*Your instructions:* Bring together copies of the lines in the data below that contain the word "with".

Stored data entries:

····················

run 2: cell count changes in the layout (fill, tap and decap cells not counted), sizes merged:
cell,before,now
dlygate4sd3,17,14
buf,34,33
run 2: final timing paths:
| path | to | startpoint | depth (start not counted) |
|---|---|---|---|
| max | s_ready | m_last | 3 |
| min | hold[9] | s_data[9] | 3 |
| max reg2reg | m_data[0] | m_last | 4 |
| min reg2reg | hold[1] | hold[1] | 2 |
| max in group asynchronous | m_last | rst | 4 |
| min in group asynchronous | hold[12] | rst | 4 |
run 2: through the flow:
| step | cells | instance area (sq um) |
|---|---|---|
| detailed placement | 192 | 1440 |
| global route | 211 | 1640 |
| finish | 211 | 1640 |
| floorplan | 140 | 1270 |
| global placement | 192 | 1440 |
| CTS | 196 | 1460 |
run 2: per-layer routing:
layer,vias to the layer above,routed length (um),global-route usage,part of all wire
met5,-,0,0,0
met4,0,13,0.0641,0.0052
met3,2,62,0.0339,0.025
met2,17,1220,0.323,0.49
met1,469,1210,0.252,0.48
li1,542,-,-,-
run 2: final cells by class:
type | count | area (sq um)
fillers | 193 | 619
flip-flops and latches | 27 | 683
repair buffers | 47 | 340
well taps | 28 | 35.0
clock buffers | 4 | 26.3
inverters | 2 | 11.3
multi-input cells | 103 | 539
### src/rtl/stopwatch_ctrl_rise_detect.sv
// Rising-edge detector for a Clk-synchronous level; an input already high when
// reset releases is absorbed into the history instead of reporting an edge.
module rise_detect (
    input  logic Clk,
    input  logic Rst,
    input  logic In,
    output logic Rise
);

    logic hist_q;
    logic armed_q;

    always_ff @(posedge Clk) begin
        if (!Rst) begin
            hist_q  <= 1'b0;
            armed_q <= 1'b0;
        end else begin
            hist_q  <= In;
            armed_q <= 1'b1;
        end
    end

    // armed_q masks the first sample after reset so a held level is not an edge
    assign Rise = In & ~hist_q & armed_q;

endmodule

### src/rtl/stopwatch_ctrl.sv
// MM:SS BCD stopwatch: ClkDivIn rises (prescaled) advance the count while running;
// StartStop toggles run/pause, Clear returns to IDLE at 00:00.
module stopwatch_ctrl
    import stopwatch_pkg::*;
#(
    parameter int TICKS_PER_INC = 1
) (
    input  logic             Clk,
    input  logic             Rst,
    input  logic             ClkDivIn,
    input  logic             StartStop,
    input  logic             Clear,
    output logic [BCD_W-1:0] Sec1,
    output logic [BCD_W-1:0] Sec10,
    output logic [BCD_W-1:0] Min1,
    output logic [BCD_W-1:0] Min10,
    output logic             Running,
    output logic             Wrap
);

    localparam logic [7:0] TICKS_LIM = 8'(TICKS_PER_INC);

    sw_state_e        state_q, state_n;
    logic             running_q;
    logic             wrap_q;
    logic [7:0]       presc_q;
    logic [BCD_W-1:0] sec1_q, sec10_q, min1_q, min10_q;
    logic             div_rise, ss_rise, clr_rise;
    logic             tick_en, inc, at_max;

    rise_detect u_div_rise (.Clk(Clk), .Rst(Rst), .In(ClkDivIn),  .Rise(div_rise));
    rise_detect u_ss_rise  (.Clk(Clk), .Rst(Rst), .In(StartStop), .Rise(ss_rise));
    rise_detect u_clr_rise (.Clk(Clk), .Rst(Rst), .In(Clear),     .Rise(clr_rise));

    always_ff @(posedge Clk) begin
        if (!Rst) begin
            state_q   <= IDLE;
            running_q <= 1'b0;
        end else begin
            state_q   <= state_n;
            running_q <= (state_n == RUN);
        end
    end

    always_comb begin
        state_n = state_q;
        if (clr_rise) begin
            state_n = IDLE;
        end else if (ss_rise) begin
            case (state_q)
                IDLE:    state_n = RUN;
                RUN:     state_n = PAUSE;
                PAUSE:   state_n = RUN;
                default: state_n = IDLE;
            endcase
        end
    end

    always_comb begin
        Running = running_q;
        Wrap    = wrap_q;
        Sec1    = sec1_q;
        Sec10   = sec10_q;
        Min1    = min1_q;
        Min10   = min10_q;
    end

    // Clear and StartStop both outrank a count tick at the same edge
    assign tick_en = div_rise & (state_q == RUN) & ~clr_rise & ~ss_rise;
    assign inc     = tick_en & ((presc_q + 8'd1) == TICKS_LIM);
    assign at_max  = (sec1_q == UNITS_MAX) & (sec10_q == SEC10_MAX) &
                     (min1_q == UNITS_MAX) & (min10_q == MIN10_MAX);

    always_ff @(posedge Clk) begin
        if (!Rst || clr_rise) begin
            presc_q <= 8'd0;
            sec1_q  <= '0;
            sec10_q <= '0;
            min1_q  <= '0;
            min10_q <= '0;
            wrap_q  <= 1'b0;
        end else begin
            wrap_q <= inc & at_max;
            if (tick_en) begin
                presc_q <= inc ? 8'd0 : presc_q + 8'd1;
            end
            if (inc) begin
                if (sec1_q != UNITS_MAX) begin
                    sec1_q <= sec1_q + 4'd1;
                end else begin
                    sec1_q <= '0;
                    if (sec10_q != SEC10_MAX) begin
                        sec10_q <= sec10_q + 4'd1;
                    end else begin
                        sec10_q <= '0;
                        if (min1_q != UNITS_MAX) begin
                            min1_q <= min1_q + 4'd1;
                        end else begin
                            min1_q <= '0;
                            min10_q <= (min10_q != MIN10_MAX) ? min10_q + 4'd1 : '0;
                        end
                    end
                end
            end
        end
    end

endmodule

### config.mk
export PLATFORM = sky130hd
export DESIGN_NAME = stopwatch_ctrl
export DESIGN_NICKNAME = d
export VERILOG_FILES = /design/src/rtl/stopwatch_pkg.sv /design/src/rtl/stopwatch_ctrl_rise_detect.sv /design/src/rtl/stopwatch_ctrl.sv
export SDC_FILE = /design/constraint.sdc
export NUM_CORES = 1
export LEC_CHECK = 0
export ABC_AREA = 1
export CORE_MARGIN = 5
export CORE_UTILIZATION = 58
export DETAILED_ROUTE_END_ITERATION = 16
export PLACE_DENSITY = 0.83
export RECOVER_POWER = 100
export SLEW_MARGIN = 10
export SYNTH_ARGS = -nofsm -noshare
export SYNTH_HDL_FRONTEND = slang
export SYNTH_SLANG_ARGS = --single-unit
### constraint.sdc
create_clock -name Clk -period 3.6 [get_ports Clk]
set_input_delay 1.08 -clock Clk [delete_from_list [all_inputs] [get_ports Clk]]
set_output_delay 1.08 -clock Clk [all_outputs]
set_load 0.05 [all_outputs]
$ cat src/rtl/uc_mc_handshake.sv
// Multicycle RV32I control FSM with memory ready/request handshake,
// illegal-opcode and memory-timeout traps, and an optional fast ALU path.
module uc_mc_handshake
  import uc_pkg::*;
#(
  parameter int MEM_TIMEOUT = 16,
  parameter int FAST_ALU    = 0,
  parameter int TO_W        = (MEM_TIMEOUT > 0) ? $clog2(MEM_TIMEOUT + 1) : 1
) (
  input  logic               clk,
  input  logic               reset,
  uc_mc_handshake_if.master  bus
);

  state_e     state_q, state_d;
  logic       illegal_q, illegal_d;
  logic       timeout_q, timeout_d;
  logic       mem_req_s, we_rf_s, we_mem_s, ula2_s, addr_sel_s;
  logic       load_pc_s, load_ir_s, branch_s, pc_next_s, pc_adder_s;
  logic [2:0] rf_sel_s;
  logic       set_illegal_s, expire_s, wd_clr_s, wd_wait_s;

  assign wd_wait_s = is_mem_state(state_q) && !bus.mem_ready;
  assign wd_clr_s  = bus.mem_ready || (is_mem_state(state_d) && (state_d != state_q));

  uc_mem_watchdog #(.MEM_TIMEOUT(MEM_TIMEOUT), .TO_W(TO_W)) u_wd (
    .clk     (clk),
    .reset   (reset),
    .clr     (wd_clr_s),
    .waiting (wd_wait_s),
    .expire  (expire_s)
  );

  always_comb begin
    state_d       = state_q;
    set_illegal_s = 1'b0;
    mem_req_s     = 1'b0;
    we_rf_s       = 1'b0;
    we_mem_s      = 1'b0;
    ula2_s        = 1'b0;
    addr_sel_s    = 1'b0;
    load_pc_s     = 1'b0;
    load_ir_s     = 1'b0;
    branch_s      = 1'b0;
    pc_next_s     = 1'b0;
    pc_adder_s    = 1'b0;
    rf_sel_s      = RFSEL_MEM;
    case (state_q)
      FETCH: begin
        mem_req_s  = 1'b1;
        addr_sel_s = 1'b1;
        load_ir_s  = bus.mem_ready;
        if (bus.mem_ready) state_d = DECODE;
        else if (expire_s) state_d = TRAP;
        else               state_d = FETCH;
      end
      DECODE: begin
        case (bus.opcode)
          OPC_OP:     state_d = (FAST_ALU != 0) ? WB_ALU   : EX_ALU;
          OPC_OPIMM:  state_d = (FAST_ALU != 0) ? WB_ALUI  : EX_ALUI;
          OPC_LUI:    state_d = (FAST_ALU != 0) ? WB_LUI   : EX_LUI;
          OPC_AUIPC:  state_d = (FAST_ALU != 0) ? WB_AUIPC : EX_AUIPC;
          OPC_LOAD:   state_d = EX_LOAD;
          OPC_STORE:  state_d = EX_STORE;
          OPC_JAL:    state_d = EX_JAL;
          OPC_JALR:   state_d = EX_JALR;
          OPC_BRANCH: state_d = EX_BRANCH;
          default: begin
            state_d       = TRAP;
            set_illegal_s = 1'b1;
          end
        endcase
      end
      // EX states preset the muxes of their WB state with enables held low
      EX_ALU:    begin rf_sel_s = RFSEL_ALU; state_d = WB_ALU; end
      EX_ALUI:   begin rf_sel_s = RFSEL_ALU; ula2_s = 1'b1; state_d = WB_ALUI; end
      EX_LUI:    begin rf_sel_s = RFSEL_IMM; state_d = WB_LUI; end
      EX_AUIPC:  begin rf_sel_s = RFSEL_ADDER; pc_adder_s = 1'b1; state_d = WB_AUIPC; end
      EX_JAL:    begin rf_sel_s = RFSEL_PC4; pc_next_s = 1'b1; pc_adder_s = 1'b1; state_d = WB_JAL; end
      EX_JALR:   begin rf_sel_s = RFSEL_PC4; pc_next_s = 1'b1; state_d = WB_JALR; end
      EX_BRANCH: begin branch_s = 1'b1; state_d = WB_BRANCH; end
      WB_ALU:    begin we_rf_s = 1'b1; load_pc_s = 1'b1; rf_sel_s = RFSEL_ALU; state_d = FETCH; end
      WB_ALUI: begin
        we_rf_s = 1'b1; load_pc_s = 1'b1; rf_sel_s = RFSEL_ALU; ula2_s = 1'b1; state_d = FETCH;
      end
      WB_LUI:    begin we_rf_s = 1'b1; load_pc_s = 1'b1; rf_sel_s = RFSEL_IMM; state_d = FETCH; end
      WB_AUIPC: begin
        we_rf_s = 1'b1; load_pc_s = 1'b1; rf_sel_s = RFSEL_ADDER; pc_adder_s = 1'b1; state_d = FETCH;
      end
      WB_JAL: begin
        we_rf_s = 1'b1; load_pc_s = 1'b1; rf_sel_s = RFSEL_PC4;
        pc_next_s = 1'b1; pc_adder_s = 1'b1; state_d = FETCH;
      end
      WB_JALR: begin
        we_rf_s = 1'b1; load_pc_s = 1'b1; rf_sel_s = RFSEL_PC4; pc_next_s = 1'b1; state_d = FETCH;
      end
      WB_BRANCH: begin branch_s = 1'b1; load_pc_s = 1'b1; state_d = FETCH; end
      EX_LOAD:   begin ula2_s = 1'b1; state_d = MEM_LOAD; end
      MEM_LOAD: begin
        mem_req_s = 1'b1;
        ula2_s    = 1'b1;
        rf_sel_s  = RFSEL_MEM;
        we_rf_s   = bus.mem_ready;
        load_pc_s = bus.mem_ready;
        if (bus.mem_ready) state_d = FETCH;
        else if (expire_s) state_d = TRAP;
        else               state_d = MEM_LOAD;
      end
      EX_STORE:  begin ula2_s = 1'b1; state_d = MEM_STORE; end
      MEM_STORE: begin
        mem_req_s = 1'b1;
        we_mem_s  = 1'b1;
        ula2_s    = 1'b1;
        load_pc_s = bus.mem_ready;
        if (bus.mem_ready) state_d = FETCH;
        else if (expire_s) state_d = TRAP;
        else               state_d = MEM_STORE;
      end
      TRAP:      state_d = TRAP;
      default: begin
        state_d       = TRAP;
        set_illegal_s = 1'b1;
      end
    endcase
  end

  assign illegal_d = illegal_q || set_illegal_s;
  assign timeout_d = timeout_q || expire_s;

  always_ff @(posedge clk or posedge reset) begin
    if (reset) begin
      state_q   <= FETCH;
      illegal_q <= 1'b0;
      timeout_q <= 1'b0;
    end else begin
      state_q   <= state_d;
      illegal_q <= illegal_d;
      timeout_q <= timeout_d;
    end
  end

  // Reset gates every output combinationally so a mid-access reset drops writes at once
  assign bus.mem_req       = mem_req_s  && !reset;
  assign bus.WE_RF         = we_rf_s    && !reset;
  assign bus.WE_MEM        = we_mem_s   && !reset;
  assign bus.ULA_din2_sel  = ula2_s     && !reset;
  assign bus.addr_sel      = addr_sel_s && !reset;
  assign bus.load_pc       = load_pc_s  && !reset;
  assign bus.load_ir       = load_ir_s  && !reset;
  assign bus.branch        = branch_s   && !reset;
  assign bus.pc_next_sel   = pc_next_s  && !reset;
  assign bus.pc_adder_sel  = pc_adder_s && !reset;
  assign bus.illegal_instr = illegal_q  && !reset;
  assign bus.timeout_err   = timeout_q  && !reset;
  assign bus.RF_din_sel    = reset ? 3'b000 : rf_sel_s;
  assign bus.state_dbg     = reset ? 5'd0 : state_q;

endmodule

····················

*Answer to this task:*
// Multicycle RV32I control FSM with memory ready/request handshake,
      // EX states preset the muxes of their WB state with enables held low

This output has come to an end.